EコマースサイトやSNSなどの、ログインすることが当たり前のサイトではこれらの問題は特にさしあたり無いのですが、情報サイトやコーポレートサイトのようなログイン機能がないWebサイトにおいてはこの機能は使用することができません。ご注意を。
とはいえ、便利な機能に変わりはないので使えるサイトでは積極的に使っていきましょう。
##実際に使用する流れ
UserID機能を使用するには、まずUserID機能用のビューを作成する必要があります。
これはどういうことかというと、UserID機能があるビューとないビューではユーザーのデータの集計方法が異なるため、データの構成に差異が出てきます。なので、それ専用のビューを作成しなければなりません。
ちなみに、このUserID機能がONになっているビューでは、ユーザーIDが取れないユーザーはユーザー数としてカウントされません。つまり、ログインしない限りは永遠にユニークユーザー数は0のままです。
[アナリティクスの設定]からビューの作成を行い、その時にUserID機能をオンにします。
すると、通常のビューではこの様にUserIDレポートが無効になっているのですが、
UserIDをオンにしたレポートでは、これが「有効」に切り替わっています。
#タグの仕込み方
それでは、実際にUserID機能を使用していきましょう。
仕込みにはGoogle Tag Manager(以下GTM)を使用します。
##変数
まず、変数を登録します
設定 | 値 |
---|---|
種類を選択 | データレイヤーの変数 |
データレイヤーの変数名 | uid |
データレイヤーのバージョン | バージョン2 |
変数の種類がデータレイヤーである必要はないのですが、色々と扱いが楽なので自分はデータレイヤーを使っています。
##タグ
通常のGAのトラッキングタグを仕込む手順と同じなのですが、少しだけパラメータの設定をします。
タグの設定画面の中に「その他のフィールド」というものがあるのですが、
そこに一つ項目の追加を行い、フィールド名を以下のように仕込みます。
フィールド名 | 値 |
---|---|
&uid | {{uid}} |
実際には以下の様なイメージ
{{uid}}と書かれているところが、上記で設定したデータレイヤーの変数部分になります。
##Webサイトの仕込み
UserID機能は実際にユーザーを識別できるIDを使用しなければなりません。それはWebサイト側から受け取る必要があるため、その仕込みを最後にします。

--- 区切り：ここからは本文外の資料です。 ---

From an optimization exercise on the open Yosys and OpenROAD flow, aimed at small area, a short achievable clock period and few clock cycles per item; shortcuts taken in it are not production practice. Only simulation tests tie the RTL to the original design; equivalence was not proved.

==> flow/design.v, too long to show whole: its modules and the start of the top module <==
// module coeff_calc: 479 lines
// module fir: 5213 lines
// module fir_fa: 4 lines
// module fir_ha: 4 lines
module fir(
  clock,
  reset,
  calculate,
  data_in,
  data_out,
  data_good
);
  // ...
==> flow/flow/run.sh <==
#!/bin/bash
set -euo pipefail
MARGIN=$(cat flow/margin.txt)
TNS=$(cat flow/tns.txt)
# synthesis exactly as standard.sh does it
bash standard.sh synth > synth.log 2>&1
# the remaining steps: the same make command with the repair target added
sed -e "s|CLKGATE_MAP_FILE= |CLKGATE_MAP_FILE= SETUP_SLACK_MARGIN=$MARGIN TNS_END_PERCENT=$TNS 'BUFFER_PORTS_ARGS=-buffer_cell sky130_fd_sc_hd__buf_4' |" \
    standard.sh > flow_layout.sh
bash flow_layout.sh finish > layout.log 2>&1
test -f out/final.def
==> flow/flow/margin.txt <==
8.2
==> flow/flow/tns.txt <==
100
==> flow/standard.sh <==
#!/bin/bash
# synth_recipe.tcl (not shown) runs the flow's synth.tcl, then flattens the netlist and writes it again
# the make line also repeats each setting of config.mk as NAME=value (left out here)
make -C /OpenROAD-flow-scripts/flow DESIGN_CONFIG=/design/flow/config.mk WORK_HOME=/design/flow/orfs CLKGATE_MAP_FILE= SYNTH_SCRIPT=/design/flow/synth_recipe.tcl "${@:-finish}"
==> flow/config.mk <==
export PLATFORM = sky130hd
export DESIGN_NAME = fir
export DESIGN_NICKNAME = fir
export VERILOG_FILES = /design/flow/design.v
export SDC_FILE = /design/flow/constraint.sdc
export NUM_CORES = 4
export LEC_CHECK = 0
export ABC_CLOCK_PERIOD_IN_PS = 2000
export CAP_MARGIN = 20
export CORE_MARGIN = 2
export CORE_UTILIZATION = 65
export CTS_CLUSTER_DIAMETER = 100
export CTS_CLUSTER_SIZE = 24
export SLEW_MARGIN = 20
export SYNTH_HIERARCHICAL = 1
==> flow/constraint.sdc <==
create_clock -name core_clock -period 13.0 [get_ports {clock}]
set_input_delay 2.6000 -clock core_clock [delete_from_list [all_inputs] [get_ports {clock}]]
set_output_delay 2.6000 -clock core_clock [all_outputs]
set_load 0.01 [all_outputs]
==> impl_summary.log, run 1 <==
INFO  metric outcome = no timing/DRC/antenna violations
INFO  metric fin_crit_sh = 36.6%
INFO  metric chipWidth = 342 µm
INFO  metric n_tap_cell = 1500
INFO  metric timing.critical_path.required = 13.43 ns
INFO  metric synthesis.area_per_instance = 19.9 µm²
INFO  metric routed_via_density = 6.03
INFO  metric largest_class = multi-input gates
INFO  metric drc_errors = 0
INFO  metric tritoncts = yes
INFO  metric floorplan.io_pins = 24
INFO  metric drt_iter0_drc = 3145
INFO  metric most_frequent_standard_cell_in_the_layout_excluding_fill_and_tap_cells = sky130_fd_sc_hd__fa_1
INFO  metric final_cell_count_no_fill = 5353
INFO  metric chipHeight = 342 µm
INFO  metric setup_tns = 0 ns
INFO  metric ys_dominant_reg_cell = sky130_fd_sc_hd__edfxtp_1
INFO  metric area_of_the_multi_input_gates = 41600 µm²
INFO  metric dpl_cell_area = 76400 µm²
INFO  metric floorplan.initialDensity = 65.7%
INFO  metric setup.worst_path.start_class = primary input
INFO  metric nonClockInverterCount = 383
INFO  metric synth_compound_gate_area_share = 0.716%
INFO  metric clkSinkCount = 1041
Testbench counts, summed over its fixed seeds: cycles 4,000, items 4,000.
==> run 2, diff against run 1 <==
==> flow/flow/margin.txt (replaced) <==
8.3
==> impl_summary.log, run 2 <==
INFO  metric drt_iter0_drc = 3152 (+0.22%)
INFO  metric critical_path.cell_chain = buf_12 > inv_12 > fa_2 > fa_2 > fa_2 > ha_4 > inv_2 > fa_2 > nor2b_1 > o21ai_1 > nand3b_1 > a21o_1 > a21oi_1 > xnor2_1
INFO  metric netlist.top_cell.by_area = sky130_fd_sc_hd__fa_1
INFO  metric vias = 32200
INFO  metric path_class = in2reg
INFO  metric clockRootBuffer = sky130_fd_sc_hd__clkbuf_16
INFO  metric synth.lib_cells_used.distinct = 50
INFO  metric netlist.area_leader.share = 50.6%
INFO  metric routed_via_density = 6.01 (-0.44%)
INFO  metric holdCritStartpoint = H16[4]$_DFFE_PP_
INFO  metric outcome = no timing/DRC/antenna violations
INFO  metric setup_tns = 0 ns (unchanged)
INFO  metric grt_start_max_net_pins = 176
INFO  metric dpl_cell_area = 76400 µm² (about the same)
INFO  metric tritoncts = yes
INFO  metric reg2reg_depth = 11
INFO  metric chipWidth = 342 µm (unchanged)
INFO  metric final_nets = 5931
INFO  metric async_flop_share = 0.768%
INFO  metric final_layout_size_suffix_gt1_share = 4.51%
INFO  metric clk_pin_slew_worst_paths = 0.10 ns
INFO  metric routed_wl = 162 mm
INFO  metric cap_violations = 0
INFO  metric largest_fanout_on_the_critical_path = 3
INFO  metric slowest_stage = sky130_fd_sc_hd__fa_2
INFO  metric chipHeight = 342 µm (unchanged)
INFO  metric worst_setup_path_end_kind = flop
INFO  metric ff2ff_setup_slack = 8.31 ns
INFO  metric cts_max_level = 2
INFO  metric whs_endpoint = H17[4]$_DFFE_PP_
INFO  metric fp.dieArea = 117000 µm²
INFO  metric synthesis.area_per_instance = 19.9 µm² (unchanged)
INFO  metric synthTopCellsByCount = sky130_fd_sc_hd__fa_1, sky130_fd_sc_hd__edfxtp_1, sky130_fd_sc_hd__inv_1
INFO  metric post_synth_instance_area = 74200 µm²
INFO  metric synth_cells = 3726
INFO  metric maximum_clock_frequency = 210 MHz
INFO  metric rr_startpoint = H0[7]$_SDFFCE_PP1P_
INFO  metric drtAntennaViolNets = 0
INFO  metric num_rows = 123
INFO  metric setup.worst_path.start_class = primary input
INFO  metric core = 113000 µm²
INFO  metric number_of_inserted_diodes = 0
INFO  metric post_synth_main_area_contributors = sky130_fd_sc_hd__fa_1, sky130_fd_sc_hd__edfxtp_1, sky130_fd_sc_hd__ha_1
INFO  metric maxSlewViolCount = 0
INFO  metric final_area = 78300 µm²
INFO  metric timing.hold.worst_path_depth = 0
INFO  metric worst_ep_arrival_time = 5.20 ns
INFO  metric synth_most_common_cell = sky130_fd_sc_hd__fa_1
INFO  metric mappedNetlistNets = 5824
INFO  metric floorplan.io_pins = 24 (unchanged)
INFO  metric synth_enable_flop_cells = 1033
INFO  metric drc_errors = 0 (unchanged)
INFO  metric portion_of_the_post_synthesis_area_used_by_sequential_elements = 42.1%
INFO  metric fillCellCount = 7222
INFO  metric via_count_of_the_first_global_routing_pass = 39000
INFO  metric worst_slew_pin_slew = 1.02 ns
INFO  metric groute.usage.overall = 30.1%
INFO  metric cpMostUsedCell = sky130_fd_sc_hd__fa_2
INFO  metric clkLatencyLatePin = 0.70 ns
INFO  metric fin_crit_sh = 36.7% (+0.11 points)
INFO  metric cts_hold_buf = 0
INFO  metric relative_slew_slack = 32.3%
INFO  metric grt_setup_unrepaired = true
INFO  metric detailedPlacementHpwl = 135 mm
INFO  metric place.gp.congestion = 0.956
INFO  metric clkSinkCount = 1041 (unchanged)
INFO  metric final_util = 69.3%
INFO  metric most_frequent_standard_cell_in_the_layout_excluding_fill_and_tap_cells = sky130_fd_sc_hd__fa_1
INFO  metric drtPass1Iterations = 7
INFO  metric reg2reg_to = C15$_DFFE_PP_
INFO  metric floorplan.initialDensity = 65.7% (unchanged)
INFO  metric postSynthRegisterBits = 1041
INFO  metric hold_path.class = reg2reg
INFO  metric delay_of_the_slowest_cell_on_the_worst_path = 0.57 ns
INFO  metric port_buffers = 23
INFO  metric antenna_found_initial = 1
INFO  metric ys_dominant_reg_cell = sky130_fd_sc_hd__edfxtp_1
INFO  metric cts_buffer_depth = 3
INFO  metric grt_overflow = 0
INFO  metric flow.area_growth_from_synthesis = 5.53%
INFO  metric finalClockSkew = 0.0460 ns
INFO  metric timing.critical_path.required = 13.43 ns (about the same)
INFO  metric report.final.setup_viol = 0
INFO  metric grt_pass1_wl = 251 mm
INFO  metric period_minus_slack = 4.77 ns
INFO  metric avgRoutedWirePerCell = 30.2 µm
INFO  metric finalHoldViolations = 0
INFO  metric synth.yosys.warnings = 7
INFO  metric layout_common_cells = sky130_fd_sc_hd__fa_1, sky130_fd_sc_hd__edfxtp_1, sky130_fd_sc_hd__inv_1
INFO  metric cts-buffers-inserted = 52
==> run 2: cell counts after synthesis <==
No cell type changed its count.
==> run 2: modules after synthesis, one instance, submodules excluded <==
module / cells inside / flops+latches / copies in the design / cell area, µm²
fir_ha: 1 / 0 / 156 / 12.5
fir_fa: 1 / 0 / 1874 / 20.0
fir: 1696 / 1041 / 1 / 34800
==> run 2: kinds of logic after synthesis <==
group	Yosys count	share of synthesized area, %
and+or+nand+nor	88	0.585
adders and majority gates	2085	54.1
muxes	8	0.121
DFF	1041	42.1
AOI/OAI and AO/OA	78	0.716
xor gates and xnor gates	35	0.413
other	1	0.00505
buffers and inverters	390	1.99
==> run 2: worst max-delay path by stage <==
stage	startpoint	endpoint	slack (ns)
finish	data_in[7]	Y1[6]$_DFFE_PP_	8.23
floorplan	calculate	H0[0]$_SDFFCE_PP1P_	2.61
global route	data_in[7]	Y1[6]$_DFFE_PP_	8.14
detailed placement	calculate	H26[1]$_DFFE_PP_	7.11
global placement	calculate	H25[1]$_DFFE_PP_	7.28
CTS	data_in[7]	Y1[6]$_DFFE_PP_	8.24
==> run 2: critical path: cells and delay by family <==
| kind | cells | cell delay [ns] |
|---|---|---|
| AND/OR/NAND/NOR | 2 | 0.27 |
| adder cells (fa/ha/maj) | 5 | 1.74 |
| XOR/XNOR | 1 | 0.13 |
| buffers and inverters | 3 | 0.16 |
| AO/OA/AOI/OAI | 3 | 0.28 |
==> run 2: layout make-up <==
cell class / count / area [µm²] / share of cell area (%)
flip-flops and latches: 1041 / 31200 / 39.9
multi-input cells: 2296 / 41600 / 53.1
repair buffers: 59 / 584 / 0.746
clock inverters: 15 / 196 / 0.251
inverters: 383 / 1460 / 1.86
clock buffers: 60 / 1370 / 1.75
well taps: 1500 / 1880 / 2.40
==> run 2: per-stage QoR <==
| stage | setup slack (ns) | instances | hold slack, ns |
|---|---|---|---|
| after global routing | 8.14 | 5354 | 0.439 |
| final | 8.23 | 5354 | 0.428 |
| after global placement | 7.28 | 5250 | 0.401 |
| after detailed placement | 7.11 | 5250 | 0.406 |
| after CTS | 8.24 | 5341 | 0.429 |
| after floorplan | 2.61 | 3726 | 0.400 |
==> run 2: what timing repair did <==
item,CTS,global route
setup endpoints to repair,651,546
hold endpoints to repair,0,0
cloned,1,2
resized for setup,8,15
pin swaps,3,8
buffers inserted,15,11
==> run 2: layer usage <==
metal  track usage [%]  vias to the layer above  wire length [µm]
met1              45.7                    18500             67200
met2              48.1                     1071             81500
met4              5.38                        2              3060
met5                 0                        -                20
li1                  -                    12500                 -
met3              5.32                      143             10100
==> run 3, diff against run 2 <==
==> flow/flow/margin.txt (replaced) <==
8.2
--- a/flow/config.mk
+++ b/flow/config.mk
@@ -11,5 +11,6 @@
 export CORE_UTILIZATION = 65
 export CTS_CLUSTER_DIAMETER = 100
 export CTS_CLUSTER_SIZE = 24
+export PLACE_DENSITY = 0.75
 export SLEW_MARGIN = 20
 export SYNTH_HIERARCHICAL = 1
==> impl_summary.log, run 3 <==
INFO  metric outcome = no timing/DRC/antenna violations
INFO  metric netlist.area_leader.share = 50.6% (unchanged)
INFO  metric antenna_found_initial = 1 (unchanged)
INFO  metric slowest_stage = sky130_fd_sc_hd__fa_2
INFO  metric cts_max_level = 2 (unchanged)
INFO  metric drtAntennaViolNets = 0 (unchanged)
INFO  metric grt_overflow = 0 (unchanged)
INFO  metric timing.critical_path.max_delay_family = adder cells
INFO  metric path_class = in2reg
INFO  metric floorplan.io_pins = 24 (unchanged)
INFO  metric synth_compound_gate_area_share = 0.716% (unchanged)
INFO  metric layout_common_cells = sky130_fd_sc_hd__fa_1, sky130_fd_sc_hd__edfxtp_1, sky130_fd_sc_hd__inv_1
INFO  metric clockRootBuffer = sky130_fd_sc_hd__clkbuf_16
INFO  metric cp.buffers_inverters = 3 (unchanged)
INFO  metric cap_violations = 0 (unchanged)
INFO  metric critical_path.cell_chain = buf_8 > inv_12 > fa_2 > fa_2 > fa_2 > ha_4 > inv_2 > fa_2 > nor2b_2 > o21ai_1 > nand3b_1 > a21o_1 > a21oi_2 > xnor2_1
INFO  metric timing.hold.worst_path_depth = 0 (unchanged)
INFO  metric relative_slew_slack = 36.3% (+4.0 points)
INFO  metric port_buffers = 23 (unchanged)
INFO  metric netlist.top_cell.by_area = sky130_fd_sc_hd__fa_1
INFO  metric clkSinkCount = 1041 (unchanged)
INFO  metric largest_fanout_on_the_critical_path = 4 (+1)
INFO  metric finalClockSkew = 0.0379 ns (-0.00816 ns)
INFO  metric ff2ff_setup_slack = 8.36 ns (+0.05 ns)
INFO  metric final_nets = 5920 (-0.19%)
INFO  metric holdCritStartpoint = H16[6]$_DFFE_PP_
INFO  metric post_synth_instance_area = 74200 µm² (unchanged)
INFO  metric fillCellCount = 7167 (-0.76%)
INFO  metric vias = 31900 (-0.82%)
INFO  metric avgRoutedWirePerCell = 29.7 µm (-1.8%)
INFO  metric routed_via_density = 5.97 (-0.63%)
INFO  metric mappedNetlistNets = 5824 (unchanged)
INFO  metric grt_setup_unrepaired = true
INFO  metric ys_dominant_reg_cell = sky130_fd_sc_hd__edfxtp_1
INFO  metric synth_cells = 3726 (unchanged)
INFO  metric async_flop_share = 0.768% (unchanged)
INFO  metric post_synth_main_area_contributors = sky130_fd_sc_hd__fa_1, sky130_fd_sc_hd__edfxtp_1, sky130_fd_sc_hd__ha_1
INFO  metric worst_slew_pin_slew = 0.956 ns (-0.0596 ns)
INFO  metric synthMuxAreaShare = 0.121% (unchanged)
INFO  metric chipHeight = 342 µm (unchanged)
INFO  metric worst_ep_arrival_time = 5.19 ns (about the same)
INFO  metric fp.dieArea = 117000 µm² (unchanged)
INFO  metric cts_hold_buf = 0 (unchanged)
INFO  metric rr_startpoint = H0[8]$_SDFFCE_PP1P_
INFO  metric setup_tns = 0 ns (unchanged)
INFO  metric synth.yosys.warnings = 7 (unchanged)
INFO  metric grt_pass1_wl = 245 mm (-2.4%)
INFO  metric yosys.area_share.simple = 0.585% (unchanged)
INFO  metric maxSlewViolCount = 0 (unchanged)
INFO  metric setup.worst_path.start_class = primary input
INFO  metric synth.lib_cells_used.distinct = 50 (unchanged)
INFO  metric postSynthRegisterBits = 1041 (unchanged)
INFO  metric synthTopCellsByCount = sky130_fd_sc_hd__fa_1, sky130_fd_sc_hd__edfxtp_1, sky130_fd_sc_hd__inv_1
INFO  metric synthesis.area_per_instance = 19.9 µm² (unchanged)
INFO  metric most_frequent_standard_cell_in_the_layout_excluding_fill_and_tap_cells = sky130_fd_sc_hd__fa_1
INFO  metric grt_start_max_net_pins = 173 (-1.7%)
INFO  metric reg2reg_depth = 16 (+5)
INFO  metric routed_wl = 159 mm (-2.0%)
INFO  metric hold_path.class = reg2reg
INFO  metric clk_pin_slew_worst_paths = 0.10 ns (about the same)
INFO  metric drtPass1Iterations = 5 (-2)
INFO  metric final_layout_size_suffix_gt1_share = 4.16% (-0.35 points)
INFO  metric drc_errors = 0 (unchanged)
INFO  metric flow.area_growth_from_synthesis = 5.37%
INFO  metric delay_of_the_slowest_cell_on_the_worst_path = 0.57 ns (about the same)
INFO  metric drt_iter0_drc = 2942 (-6.7%)
INFO  metric synth_enable_flop_cells = 1033 (unchanged)
INFO  metric cts_buffer_depth = 3 (unchanged)
INFO  metric worst_setup_path_end_kind = flop
INFO  metric synth_most_common_cell = sky130_fd_sc_hd__fa_1
INFO  metric place.gp.congestion = 0.960 (+0.38%)
INFO  metric tritoncts = yes
INFO  metric report.final.setup_viol = 0 (unchanged)
INFO  metric clkLatencyLatePin = 0.71 ns (about the same)
INFO  metric cpMostUsedCell = sky130_fd_sc_hd__fa_2
INFO  metric worst_case_hold_slack = 0.429 ns (+0.000853 ns)
INFO  metric fin_crit_sh = 36.6% (-0.085 points)
INFO  metric critPathLaunch = data_in[7]
INFO  metric detailedPlacementHpwl = 132 mm (-2.1%)
INFO  metric via_count_of_the_first_global_routing_pass = 38700 (-0.74%)
INFO  metric cts-buffers-inserted = 52 (unchanged)
INFO  metric xor_xnor_cell_area_share_of_the_yosys_netlist = 0.413% (unchanged)
INFO  metric finalHoldViolations = 0 (unchanged)
INFO  metric core = 113000 µm² (unchanged)
INFO  metric floorplan.initialDensity = 65.7% (unchanged)
INFO  metric portion_of_the_post_synthesis_area_used_by_sequential_elements = 42.1% (unchanged)
INFO  metric timing.critical_path.required = 13.43 ns (about the same)
INFO  metric period_minus_slack = 4.76 ns (-0.0110 ns)
INFO  metric crit_path_cell_count = 14 (unchanged)
INFO  metric synthAdderAreaFrac = 54.1% (unchanged)
INFO  metric synth_top_family_by_area = adder cells
INFO  metric maximum_clock_frequency = 210 MHz (+0.23%)
INFO  metric chipWidth = 342 µm (unchanged)
INFO  metric groute.usage.overall = 29.4% (-0.70 points)
INFO  metric num_rows = 123 (unchanged)
==> run 3: cell counts after synthesis <==
No cell type changed its count.
==> run 3: metrics by stage <==
step | instances | util [%] | cell area [µm²] | worst slack [ns]
after CTS | 5340 | 69.2 | 78200 | 8.12
after floorplan | 3726 | - | 74300 | 2.61
after global routing | 5343 | 69.2 | 78200 | 8.16
final | 5344 | 69.2 | 78200 | 8.24
after detailed placement | 5251 | 67.7 | 76400 | 7.16
after global placement | 5251 | 67.7 | 76400 | 7.30
==> run 3: what timing repair did <==
action,4_1_cts,5_1_grt
pin swaps,1,4
gates cloned,2,0
gates resized for setup,5,10
buffers inserted,12,3
setup endpoints to repair,701,3
==> run 3: per-layer routing <==
layer	wire length [µm]	global-route usage, %
met3	12100	7.11
met4	3670	6.41
met5	0	0
met2	78800	46.3
met1	64100	43.3
==> run 3: path summary, 6_finish.rpt <==
path,to
setup / recovery,Y1[6]$_DFFE_PP_
hold / removal,H17[6]$_DFFE_PP_
setup reg to reg,Y1[6]$_DFFE_PP_
hold reg to reg,H17[6]$_DFFE_PP_
max in group asynchronous,clearing$_DFF_PN1_
min in group asynchronous,clr_cnt[1]$_DFFE_PN0P_
==> run 3: layout make-up <==
cell class / instances / area [µm²] / area share, %
multi-input cells: 2296 / 41600 / 53.2
flip-flops and latches: 1041 / 31200 / 39.9
well taps: 1500 / 1880 / 2.40
inverters: 383 / 1450 / 1.85
clock buffers: 59 / 1350 / 1.72
repair buffers: 48 / 469 / 0.600
clock inverters: 16 / 230 / 0.294
diodes: 1 / 2.50 / 0.00320
==> run 3: per-module statistics from Yosys, one instance, submodules excluded <==
module	area (µm²)	copies in the design	cells inside
fir	34800	1	1696
fir_fa	20.0	1874	1
fir_ha	12.5	156	1
==> run 3: kinds of logic after synthesis <==
| logic type | after synthesis |
|---|---|
| fa+ha+maj | 2085 |
| flops | 1041 |
| buf+inv | 390 |
| simple gates | 88 |
| compound gates | 78 |
| xor+xnor | 35 |
| mux | 8 |
| other cells | 1 |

先ほど、ユーザーIDはデータレイヤー変数の「uid」という名前に設定をしました。
なので、この「uid」の変数にユーザーIDを格納します。
※注意※
uidに格納するユーザーを識別できる項目は個人情報を特定できるものであってはなりません。それはつまり、Emailアドレスであったり、クレジットカード番号であったりです。それを使うとGoogleの規約に違反したことになります。会員番号など、見ただけではその人を特定できないようなデータを使用しましょう。ちなみに、暗号化やハッシュ化したものであっても、それを復号化しすると個人の情報がわかるものであればアウトです。気をつけましょう。
具体的にはこんな感じです。
(これはPHPの一例です)
<?php if(!empty($userId)){ ?>
<script>
dataLayer = [{
'uid': '<?php echo $userId;?>'
}];
</script>
<?php } ?>
<!-- Google Tag Managerのコンテナタグ -->
<noscript><iframe src="//www.googletagmanager.com/ns.html?id=GTM-XXXXXX" height="0" width="0" style="display:none;visibility:hidden"></iframe></noscript>
<script>(function(w,d,s,l,i){w[l]=w[l]||[];w[l].push({'gtm.start':new Date().getTime(),event:'gtm.js'});var f=d.getElementsByTagName(s)[0],j=d.createElement(s),dl=l!='dataLayer'?'&l='+l:'';j.async=true;j.src='//www.googletagmanager.com/gtm.js?id='+i+dl;f.parentNode.insertBefore(j,f);})(window,document,'script','dataLayer','GTM-XXXXXX');</script>
<!-- End Google Tag Managerのコンテナタグ -->
以上の設定をすることにより、
UserID機能の恩恵を受けることができます!レポート画面では実際にユーザーのかぶり具合(同じユーザーがどれだけ複数のデバイスを使用しているか)を参照することができます。
#余談
カスタムディメンションにも同じようにユーザーIDにあたるものを作成し、uidと同じ値を飛ばすことにより実際にユーザー単位でデータをスライスしてみることができます。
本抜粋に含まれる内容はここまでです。